Gannett sold the partnership's printing plant in the Detroit suburb of Sterling Heights in 2023, and announced in January 2025 that it would close. The plant, which was opened by The Detroit News in 1975, printed 32 newspapers at the time of its closure. It closed on August 3, 2025, resulting in layoffs of more than 100 employees. Beginning with the August 5, 2025 editions of the Detroit News and Free Press, both have been printed at a Gannett plant in Canton, Ohio.

The two papers' newsrooms separately moved out of the Federal Reserve Building in December 2024: the Free Press moved to a nearby WeWork coworking space, and the News relocated to an office in the New Center district.

In June 2025, both newspapers announced that the joint operating agreement would not be renewed, and that the two would separate following the publication of the December 28, 2025 issue of the Free Press, dissolving the Detroit Media Partnership.

Following the dissolution, The Detroit News and the Detroit Free Press began to directly compete, as they did prior to the agreement. MediaNews Group planned to fully assume its operations by the end of January, introducing a Sunday edition on January 18, 2026, and a redesigned print edition and website. It was expected to move printing to the Chicago Tribune's plant in Illinois, and collaborate with other MediaNews Group-owned publications in the Detroit area such as The Oakland Press and Macomb Daily.
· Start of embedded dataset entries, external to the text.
This design comes from an exercise in tuning for small area and a short achievable clock period on the open sky130 flow, not from production work. Function was checked by simulation only, so behaviour that the tests miss may differ from the original. The clock input has no modelled driver; a real chip could not lean on it and would need a root buffer or a full tree. No activity file was given, so power comes from the tool's default toggle rates.

==> module fifo, before the edit <==
module fifo(input [8-1:0]  data_in,
            input write_enb,
            input read,
            output [8-1:0] data_out,
            output reg full,
            output reg empty,
            input clock,
            input reset
           );
    localparam W    = 8;
    localparam ROWS = 32 - 1;            
    localparam AW   = 5;                     
    localparam CW   = 6;                     
    localparam [CW-1:0] L0  = 6'b000001;
    localparam [CW-1:0] L1  = 6'b000010;
    localparam [CW-1:0] L3  = 6'b001000;
    localparam [CW-1:0] L31 = 6'b100100;
    localparam [CW-1:0] L32 = 6'b001001;
    localparam G2   = (ROWS + 1) / 2;        
    reg  [W-1:0]    head;                    
    reg  [W-1:0]    mem [0:ROWS-1];
    reg  [3:0]      ran;                     
    reg  [7:0]      rbn;                     
    reg  [AW-1:0]   wptr;                    
    reg  [CW-1:0]   lfsr;                    
    reg             one;                     
    reg             two;                     
    wire le1   = empty | one;                
    wire three = (lfsr == L3);
    wire near  = (lfsr == L31);
    wire mid   = ~le1 & ~full;               
    wire [CW-1:0] cu = {lfsr[CW-2:0], lfsr[5] ^ lfsr[4]};    
    wire [CW-1:0] cd = {lfsr[0] ^ lfsr[5], lfsr[CW-1:1]};    
    wire [CW-1:0] c_w  = full  ? L32 : cu;
    wire [CW-1:0] c_r  = empty ? L0  : cd;
    wire [CW-1:0] c_wr = empty ? L1 : full ? L31 : lfsr;
    wire [AW-1:0] wptr_up = (wptr == ROWS-1) ? {AW{1'b0}} : wptr + 1'b1;
    wire [3:0] wa = 4'b0001 << wptr[1:0];
    wire [7:0] wb = 8'b00000001 << wptr[4:2];
    wire [ROWS-1:0] wdec;
    genvar g;
    generate
      for (g = 0; g < ROWS; g = g + 1) begin : dec
        assign wdec[g] = wa[g % 4] & wb[g / 4];
      end
    endgenerate
    wire [3:0] ra = ~ran;
    wire [7:0] rb = ~rbn;
    wire       rwrap = ra[2] & rb[7];
    wire [3:0] ra_up = rwrap ? 4'b0001 : {ra[2:0], ra[3]};
    wire [7:0] rb_up = rwrap ? 8'b00000001 : ra[3] ? {rb[6:0], rb[7]} : rb;
    wire [ROWS-1:0] rsel;
    generate
      for (g = 0; g < ROWS; g = g + 1) begin : rs
        assign rsel[g] = ~(ran[g % 4] | rbn[g / 4]);
      end
    endgenerate
    wire [CW-1:0] count_n;
    wire          one_n, two_n;
    fifo_sel4 #(.W(CW+2)) u_cnt_n (
      .d00({lfsr,  one,   two}),
      .d10({c_w,   empty, one}),
      .d01({c_r,   two,   three}),
      .d11({c_wr,  le1,   two}),
      .s1(write_enb), .s0(read),
      .y({count_n, one_n, two_n}));
    wire empty_n = ~write_enb & (empty | (read & one));
    wire full_n  = ~read & (full | (write_enb & near));
    wire w_buf = write_enb & (mid | (one & ~read));
    wire rs_hold  = reset & ~read & ~le1;
    wire rs_shift = reset & read & ~le1 & (~two | write_enb);
    wire rs_load  = reset & one & write_enb & ~read;
    wire [3:0] ran_n = ~(({4{rs_hold}} & ra) | ({4{rs_shift}} & ra_up) | ({4{rs_load}} & wa));
    wire [7:0] rbn_n = rs_shift ? ~rb_up : rs_load ? ~wb : rbn;
    assign data_out = head;
    wire [W-1:0] pair_n [0:G2-1];
    generate
      for (g = 0; g < G2 - 1; g = g + 1) begin : grp
        fifo_aoi2 #(.W(W)) u_aoi (
          .a0(mem[2*g]),   .s0(rsel[2*g]),
          .a1(mem[2*g+1]), .s1(rsel[2*g+1]),
          .y(pair_n[g]));
      end
    endgenerate
    fifo_aoi2 #(.W(W)) u_aoi_last (
      .a0(mem[ROWS-1]), .s0(rsel[ROWS-1]),
      .a1(data_in),     .s1(le1),
      .y(pair_n[G2-1]));
    wire [W-1:0] quad [0:3];
    wire [W-1:0] half_n [0:1];
    wire [W-1:0] head_d;
    generate
      for (g = 0; g < 4; g = g + 1) begin : q4
        fifo_nand4 #(.W(W)) u_q (.a(pair_n[4*g]), .b(pair_n[4*g+1]),
          .c(pair_n[4*g+2]), .d(pair_n[4*g+3]), .y(quad[g]));
      end
      for (g = 0; g < 2; g = g + 1) begin : h2
        fifo_nor2 #(.W(W)) u_h (.a(quad[2*g]), .b(quad[2*g+1]), .y(half_n[g]));
      end
    endgenerate
    fifo_nand2 #(.W(W)) u_or (.a(half_n[0]), .b(half_n[1]), .y(head_d));
    always @(posedge clock)
      if (read | empty)
        head <= head_d;
    always @(posedge clock)
      if (write_enb & ~full)
        mem[wptr] <= data_in;
    always @(posedge clock)
     begin
      ran <= ran_n;
      rbn <= rbn_n;
     end
    always @(posedge clock)
     begin
      if (~reset)
       begin
        wptr  <= {AW{1'b0}};
        lfsr  <= L0;
        empty <= 1'b1;
        one   <= 1'b0;
        two   <= 1'b0;
        full  <= 1'b0;
       end
      else
       begin
        if (w_buf)
          wptr <= wptr_up;
        lfsr  <= count_n;
        empty <= empty_n;
        one   <= one_n;
        two   <= two_n;
        full  <= full_n;
       end
     end
endmodule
The joint operating agreement between The Detroit News and the Free Press was the first in U.S. history in which both partners survived in print form and voluntarily chose to exit; in almost all other such partnerships, one of the partnering newspapers folded or ceased print publication. According to experts interviewed by those publications, the joint operating agreement was successful in preserving the two publications and their distinct editorial voices, and as a result of the agreement, Detroit remains one of the last large cities in the U.S. with two major newspapers of similar size and prominence.

In mid-January, the new Sunday edition of the News was delayed indefinitely. On January 26, 2026, MediaNews Group announced that it would sell The Detroit News to USA Today Co., putting both papers under common ownership.